WORK TO COMPLETE: The required output is the lines below from the line containing "power.total_uw 816 \" to the line containing "finish.net_count 307 \", inclusive, retyped exactly. No other lines belong in it.

#####

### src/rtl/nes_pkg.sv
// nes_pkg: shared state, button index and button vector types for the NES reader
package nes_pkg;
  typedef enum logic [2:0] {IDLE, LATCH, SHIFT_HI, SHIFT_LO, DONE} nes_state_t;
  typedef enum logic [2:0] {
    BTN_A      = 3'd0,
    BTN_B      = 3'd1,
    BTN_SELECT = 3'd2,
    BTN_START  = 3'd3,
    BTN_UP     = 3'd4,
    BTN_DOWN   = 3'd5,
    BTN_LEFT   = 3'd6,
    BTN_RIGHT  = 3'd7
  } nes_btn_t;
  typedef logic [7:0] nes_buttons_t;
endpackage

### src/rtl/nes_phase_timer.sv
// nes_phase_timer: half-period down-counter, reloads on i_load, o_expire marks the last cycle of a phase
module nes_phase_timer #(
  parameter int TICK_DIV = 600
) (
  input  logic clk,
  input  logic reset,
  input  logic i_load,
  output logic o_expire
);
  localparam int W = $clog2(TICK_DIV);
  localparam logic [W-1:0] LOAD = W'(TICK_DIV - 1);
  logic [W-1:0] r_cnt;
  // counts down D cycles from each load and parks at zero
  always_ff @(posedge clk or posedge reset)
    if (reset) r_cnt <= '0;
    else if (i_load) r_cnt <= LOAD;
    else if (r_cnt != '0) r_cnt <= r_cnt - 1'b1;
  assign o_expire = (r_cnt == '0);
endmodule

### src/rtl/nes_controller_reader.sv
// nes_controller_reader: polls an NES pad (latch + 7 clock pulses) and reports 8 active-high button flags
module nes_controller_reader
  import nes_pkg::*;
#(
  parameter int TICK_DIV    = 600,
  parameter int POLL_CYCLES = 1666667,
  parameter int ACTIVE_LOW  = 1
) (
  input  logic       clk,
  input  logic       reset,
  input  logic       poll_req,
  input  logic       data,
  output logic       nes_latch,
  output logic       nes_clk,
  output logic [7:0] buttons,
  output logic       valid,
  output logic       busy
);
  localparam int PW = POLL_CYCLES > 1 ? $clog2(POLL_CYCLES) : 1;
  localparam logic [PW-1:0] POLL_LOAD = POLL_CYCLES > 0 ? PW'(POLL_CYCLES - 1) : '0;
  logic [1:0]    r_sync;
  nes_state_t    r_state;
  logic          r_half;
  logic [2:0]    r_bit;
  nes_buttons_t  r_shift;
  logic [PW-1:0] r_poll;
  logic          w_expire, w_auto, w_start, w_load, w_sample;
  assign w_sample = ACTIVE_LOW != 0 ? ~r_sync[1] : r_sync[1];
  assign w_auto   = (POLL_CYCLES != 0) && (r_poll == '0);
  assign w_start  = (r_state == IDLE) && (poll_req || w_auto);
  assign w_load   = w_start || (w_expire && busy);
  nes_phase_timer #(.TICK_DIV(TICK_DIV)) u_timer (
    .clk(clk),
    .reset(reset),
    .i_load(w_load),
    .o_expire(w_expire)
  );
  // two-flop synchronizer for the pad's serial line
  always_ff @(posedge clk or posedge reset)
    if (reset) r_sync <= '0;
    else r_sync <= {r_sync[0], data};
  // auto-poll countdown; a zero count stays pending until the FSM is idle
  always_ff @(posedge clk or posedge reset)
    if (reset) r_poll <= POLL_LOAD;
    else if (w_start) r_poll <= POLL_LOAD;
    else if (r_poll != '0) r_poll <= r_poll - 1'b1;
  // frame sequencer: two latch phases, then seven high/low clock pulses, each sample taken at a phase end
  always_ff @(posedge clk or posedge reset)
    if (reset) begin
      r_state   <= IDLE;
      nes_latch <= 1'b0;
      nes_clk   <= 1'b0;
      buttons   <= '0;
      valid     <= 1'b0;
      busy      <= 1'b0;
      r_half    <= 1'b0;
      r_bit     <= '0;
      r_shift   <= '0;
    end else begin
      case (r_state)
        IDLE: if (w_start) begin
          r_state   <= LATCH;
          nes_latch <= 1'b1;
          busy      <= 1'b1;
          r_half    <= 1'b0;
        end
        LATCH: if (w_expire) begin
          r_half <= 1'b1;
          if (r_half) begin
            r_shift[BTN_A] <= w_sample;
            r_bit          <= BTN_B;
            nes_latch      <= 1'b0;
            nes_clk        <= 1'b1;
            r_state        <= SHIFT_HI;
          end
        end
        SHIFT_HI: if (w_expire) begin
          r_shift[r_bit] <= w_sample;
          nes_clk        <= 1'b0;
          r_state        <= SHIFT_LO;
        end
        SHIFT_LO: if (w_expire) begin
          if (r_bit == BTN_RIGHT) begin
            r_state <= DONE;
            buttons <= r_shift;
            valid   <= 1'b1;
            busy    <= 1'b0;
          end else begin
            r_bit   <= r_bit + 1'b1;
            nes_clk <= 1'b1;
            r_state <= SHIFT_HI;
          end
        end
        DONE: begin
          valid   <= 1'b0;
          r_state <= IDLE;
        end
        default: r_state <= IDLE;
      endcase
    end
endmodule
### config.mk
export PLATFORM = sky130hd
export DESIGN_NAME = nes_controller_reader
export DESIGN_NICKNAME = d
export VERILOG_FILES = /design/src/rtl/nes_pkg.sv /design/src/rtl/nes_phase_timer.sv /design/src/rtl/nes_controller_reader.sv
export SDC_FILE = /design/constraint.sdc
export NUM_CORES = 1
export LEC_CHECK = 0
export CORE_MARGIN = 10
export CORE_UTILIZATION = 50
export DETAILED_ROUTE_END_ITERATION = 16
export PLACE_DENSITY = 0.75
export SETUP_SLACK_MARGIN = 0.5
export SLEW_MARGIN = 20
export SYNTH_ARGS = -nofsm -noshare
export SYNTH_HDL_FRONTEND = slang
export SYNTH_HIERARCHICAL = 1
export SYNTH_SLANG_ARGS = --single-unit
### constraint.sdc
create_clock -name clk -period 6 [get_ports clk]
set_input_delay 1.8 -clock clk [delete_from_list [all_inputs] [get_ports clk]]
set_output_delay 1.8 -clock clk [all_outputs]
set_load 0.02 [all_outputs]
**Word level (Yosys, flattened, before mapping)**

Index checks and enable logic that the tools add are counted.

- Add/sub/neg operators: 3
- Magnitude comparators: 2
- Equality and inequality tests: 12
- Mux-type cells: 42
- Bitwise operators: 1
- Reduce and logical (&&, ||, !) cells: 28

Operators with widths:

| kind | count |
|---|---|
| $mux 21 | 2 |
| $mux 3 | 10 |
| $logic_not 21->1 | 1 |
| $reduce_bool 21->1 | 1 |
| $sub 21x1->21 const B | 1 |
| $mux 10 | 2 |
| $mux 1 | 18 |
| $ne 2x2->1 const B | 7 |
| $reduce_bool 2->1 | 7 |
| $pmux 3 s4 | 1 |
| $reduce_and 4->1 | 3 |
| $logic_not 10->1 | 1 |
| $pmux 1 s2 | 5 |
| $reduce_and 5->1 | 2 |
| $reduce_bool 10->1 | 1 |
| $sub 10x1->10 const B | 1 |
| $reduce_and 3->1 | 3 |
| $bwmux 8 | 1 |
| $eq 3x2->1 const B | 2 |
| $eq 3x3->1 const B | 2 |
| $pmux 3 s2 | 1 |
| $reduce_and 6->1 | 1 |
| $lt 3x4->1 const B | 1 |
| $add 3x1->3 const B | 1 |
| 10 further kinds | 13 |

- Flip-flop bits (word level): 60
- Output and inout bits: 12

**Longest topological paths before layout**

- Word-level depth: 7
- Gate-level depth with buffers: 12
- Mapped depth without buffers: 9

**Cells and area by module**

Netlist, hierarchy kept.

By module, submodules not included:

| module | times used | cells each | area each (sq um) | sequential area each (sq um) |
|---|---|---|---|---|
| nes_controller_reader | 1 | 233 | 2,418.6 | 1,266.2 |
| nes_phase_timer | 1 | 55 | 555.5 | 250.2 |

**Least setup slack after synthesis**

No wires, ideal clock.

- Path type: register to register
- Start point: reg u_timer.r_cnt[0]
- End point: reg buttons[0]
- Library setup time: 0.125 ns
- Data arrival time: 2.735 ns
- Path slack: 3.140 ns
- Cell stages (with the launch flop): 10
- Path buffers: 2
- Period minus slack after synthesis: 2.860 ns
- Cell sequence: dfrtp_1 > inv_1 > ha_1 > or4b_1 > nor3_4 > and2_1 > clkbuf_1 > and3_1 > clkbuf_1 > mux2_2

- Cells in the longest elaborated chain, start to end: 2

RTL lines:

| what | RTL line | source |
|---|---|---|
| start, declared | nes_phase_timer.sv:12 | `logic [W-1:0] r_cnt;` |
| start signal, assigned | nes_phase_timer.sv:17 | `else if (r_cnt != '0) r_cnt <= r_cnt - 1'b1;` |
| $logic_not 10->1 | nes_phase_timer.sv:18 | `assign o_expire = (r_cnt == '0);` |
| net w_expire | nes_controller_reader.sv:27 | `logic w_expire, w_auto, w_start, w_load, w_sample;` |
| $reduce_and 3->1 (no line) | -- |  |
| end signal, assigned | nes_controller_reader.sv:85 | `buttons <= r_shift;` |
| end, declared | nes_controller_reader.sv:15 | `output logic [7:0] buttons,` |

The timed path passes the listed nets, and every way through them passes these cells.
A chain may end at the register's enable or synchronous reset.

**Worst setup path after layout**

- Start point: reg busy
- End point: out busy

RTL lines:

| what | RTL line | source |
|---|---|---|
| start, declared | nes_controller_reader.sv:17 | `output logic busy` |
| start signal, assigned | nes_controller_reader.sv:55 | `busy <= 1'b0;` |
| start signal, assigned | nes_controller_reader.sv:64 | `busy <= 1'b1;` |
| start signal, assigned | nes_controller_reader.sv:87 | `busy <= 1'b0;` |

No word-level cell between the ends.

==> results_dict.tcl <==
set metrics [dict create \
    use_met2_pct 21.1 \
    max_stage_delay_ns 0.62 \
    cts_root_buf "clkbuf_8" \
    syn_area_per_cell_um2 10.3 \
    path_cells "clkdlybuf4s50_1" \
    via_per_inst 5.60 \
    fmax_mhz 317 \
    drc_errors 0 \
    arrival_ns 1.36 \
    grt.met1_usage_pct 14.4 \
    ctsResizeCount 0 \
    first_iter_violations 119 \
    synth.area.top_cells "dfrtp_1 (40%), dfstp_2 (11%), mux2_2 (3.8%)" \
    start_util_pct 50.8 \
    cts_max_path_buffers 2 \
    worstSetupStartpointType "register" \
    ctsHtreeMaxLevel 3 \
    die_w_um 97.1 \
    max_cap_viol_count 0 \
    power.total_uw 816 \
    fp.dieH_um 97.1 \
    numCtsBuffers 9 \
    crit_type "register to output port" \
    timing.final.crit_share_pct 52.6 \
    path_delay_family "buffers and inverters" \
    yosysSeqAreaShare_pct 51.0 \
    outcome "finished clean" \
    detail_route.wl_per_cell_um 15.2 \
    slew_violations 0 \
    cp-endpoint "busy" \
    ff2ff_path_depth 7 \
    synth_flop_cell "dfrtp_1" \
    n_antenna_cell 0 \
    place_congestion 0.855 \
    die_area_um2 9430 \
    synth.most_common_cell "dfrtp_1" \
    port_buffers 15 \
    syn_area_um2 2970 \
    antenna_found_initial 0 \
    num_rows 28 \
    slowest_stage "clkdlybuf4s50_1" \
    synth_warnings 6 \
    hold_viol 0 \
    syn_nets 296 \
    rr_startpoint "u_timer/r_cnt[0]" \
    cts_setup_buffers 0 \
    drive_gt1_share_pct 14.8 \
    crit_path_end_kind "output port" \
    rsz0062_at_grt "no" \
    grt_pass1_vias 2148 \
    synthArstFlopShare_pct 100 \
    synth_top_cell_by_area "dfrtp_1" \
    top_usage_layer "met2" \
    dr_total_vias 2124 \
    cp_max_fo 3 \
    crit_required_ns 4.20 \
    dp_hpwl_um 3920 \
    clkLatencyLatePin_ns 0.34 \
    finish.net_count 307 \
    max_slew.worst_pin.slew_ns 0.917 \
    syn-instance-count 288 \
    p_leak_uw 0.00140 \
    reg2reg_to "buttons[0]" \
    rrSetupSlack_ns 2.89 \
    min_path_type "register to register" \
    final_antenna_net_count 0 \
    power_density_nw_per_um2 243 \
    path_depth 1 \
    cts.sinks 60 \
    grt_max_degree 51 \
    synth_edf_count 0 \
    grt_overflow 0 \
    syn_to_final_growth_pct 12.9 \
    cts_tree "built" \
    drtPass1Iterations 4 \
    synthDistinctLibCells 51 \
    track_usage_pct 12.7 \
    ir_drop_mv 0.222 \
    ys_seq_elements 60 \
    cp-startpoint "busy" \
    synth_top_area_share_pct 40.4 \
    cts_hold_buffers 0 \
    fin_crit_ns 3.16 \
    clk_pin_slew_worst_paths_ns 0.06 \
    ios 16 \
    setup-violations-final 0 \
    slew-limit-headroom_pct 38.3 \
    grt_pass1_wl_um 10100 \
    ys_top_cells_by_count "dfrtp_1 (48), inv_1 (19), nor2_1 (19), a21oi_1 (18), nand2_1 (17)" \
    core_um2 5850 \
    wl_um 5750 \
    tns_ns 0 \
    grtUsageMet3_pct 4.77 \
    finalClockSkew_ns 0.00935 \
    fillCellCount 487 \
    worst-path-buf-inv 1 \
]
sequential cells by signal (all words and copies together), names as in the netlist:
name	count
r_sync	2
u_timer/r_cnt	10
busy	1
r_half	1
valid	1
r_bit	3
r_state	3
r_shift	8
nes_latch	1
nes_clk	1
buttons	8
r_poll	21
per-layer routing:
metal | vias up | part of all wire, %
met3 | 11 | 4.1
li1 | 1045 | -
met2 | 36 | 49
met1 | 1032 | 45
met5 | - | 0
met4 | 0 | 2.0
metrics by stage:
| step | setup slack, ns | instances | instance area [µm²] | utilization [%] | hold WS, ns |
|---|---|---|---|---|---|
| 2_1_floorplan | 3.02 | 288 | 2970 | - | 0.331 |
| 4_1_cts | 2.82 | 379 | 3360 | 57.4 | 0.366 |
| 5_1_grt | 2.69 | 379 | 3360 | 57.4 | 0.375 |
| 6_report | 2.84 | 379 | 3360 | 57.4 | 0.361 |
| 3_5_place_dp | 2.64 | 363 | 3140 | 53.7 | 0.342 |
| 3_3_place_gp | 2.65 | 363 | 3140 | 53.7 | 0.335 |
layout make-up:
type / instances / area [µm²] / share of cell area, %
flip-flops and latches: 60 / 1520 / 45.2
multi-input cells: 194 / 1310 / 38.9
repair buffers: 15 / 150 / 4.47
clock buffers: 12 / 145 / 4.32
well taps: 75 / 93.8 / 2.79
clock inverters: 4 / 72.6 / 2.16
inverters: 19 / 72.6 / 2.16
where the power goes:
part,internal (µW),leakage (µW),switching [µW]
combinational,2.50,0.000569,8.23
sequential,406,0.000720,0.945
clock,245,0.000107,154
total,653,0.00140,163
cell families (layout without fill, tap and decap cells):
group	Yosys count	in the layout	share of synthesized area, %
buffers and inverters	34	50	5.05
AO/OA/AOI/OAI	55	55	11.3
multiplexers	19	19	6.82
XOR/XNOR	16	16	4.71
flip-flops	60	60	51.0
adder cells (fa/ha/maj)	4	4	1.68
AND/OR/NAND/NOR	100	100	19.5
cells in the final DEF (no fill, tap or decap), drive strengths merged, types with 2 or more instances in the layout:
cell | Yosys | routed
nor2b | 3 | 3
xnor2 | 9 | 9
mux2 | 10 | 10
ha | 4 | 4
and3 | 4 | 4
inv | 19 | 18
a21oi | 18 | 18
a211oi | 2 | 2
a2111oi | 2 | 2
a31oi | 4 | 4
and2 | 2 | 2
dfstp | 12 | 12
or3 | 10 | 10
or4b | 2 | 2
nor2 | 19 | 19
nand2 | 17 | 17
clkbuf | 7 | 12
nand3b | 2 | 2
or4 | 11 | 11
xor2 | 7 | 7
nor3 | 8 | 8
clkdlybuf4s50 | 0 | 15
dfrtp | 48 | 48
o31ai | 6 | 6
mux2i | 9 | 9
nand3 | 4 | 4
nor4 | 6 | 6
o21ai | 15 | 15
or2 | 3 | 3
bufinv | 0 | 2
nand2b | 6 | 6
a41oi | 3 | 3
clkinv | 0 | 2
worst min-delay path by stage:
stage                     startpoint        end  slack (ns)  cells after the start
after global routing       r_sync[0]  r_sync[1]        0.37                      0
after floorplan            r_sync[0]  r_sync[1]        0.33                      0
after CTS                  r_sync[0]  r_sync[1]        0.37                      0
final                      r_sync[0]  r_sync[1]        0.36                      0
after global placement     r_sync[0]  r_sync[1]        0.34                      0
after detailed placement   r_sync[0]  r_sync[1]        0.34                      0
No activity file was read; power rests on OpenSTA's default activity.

#####

RESULT BELOW:
    power.total_uw 816 \
    fp.dieH_um 97.1 \
    numCtsBuffers 9 \
    crit_type "register to output port" \
    timing.final.crit_share_pct 52.6 \
    path_delay_family "buffers and inverters" \
    yosysSeqAreaShare_pct 51.0 \
    outcome "finished clean" \
    detail_route.wl_per_cell_um 15.2 \
    slew_violations 0 \
    cp-endpoint "busy" \
    ff2ff_path_depth 7 \
    synth_flop_cell "dfrtp_1" \
    n_antenna_cell 0 \
    place_congestion 0.855 \
    die_area_um2 9430 \
    synth.most_common_cell "dfrtp_1" \
    port_buffers 15 \
    syn_area_um2 2970 \
    antenna_found_initial 0 \
    num_rows 28 \
    slowest_stage "clkdlybuf4s50_1" \
    synth_warnings 6 \
    hold_viol 0 \
    syn_nets 296 \
    rr_startpoint "u_timer/r_cnt[0]" \
    cts_setup_buffers 0 \
    drive_gt1_share_pct 14.8 \
    crit_path_end_kind "output port" \
    rsz0062_at_grt "no" \
    grt_pass1_vias 2148 \
    synthArstFlopShare_pct 100 \
    synth_top_cell_by_area "dfrtp_1" \
    top_usage_layer "met2" \
    dr_total_vias 2124 \
    cp_max_fo 3 \
    crit_required_ns 4.20 \
    dp_hpwl_um 3920 \
    clkLatencyLatePin_ns 0.34 \
    finish.net_count 307 \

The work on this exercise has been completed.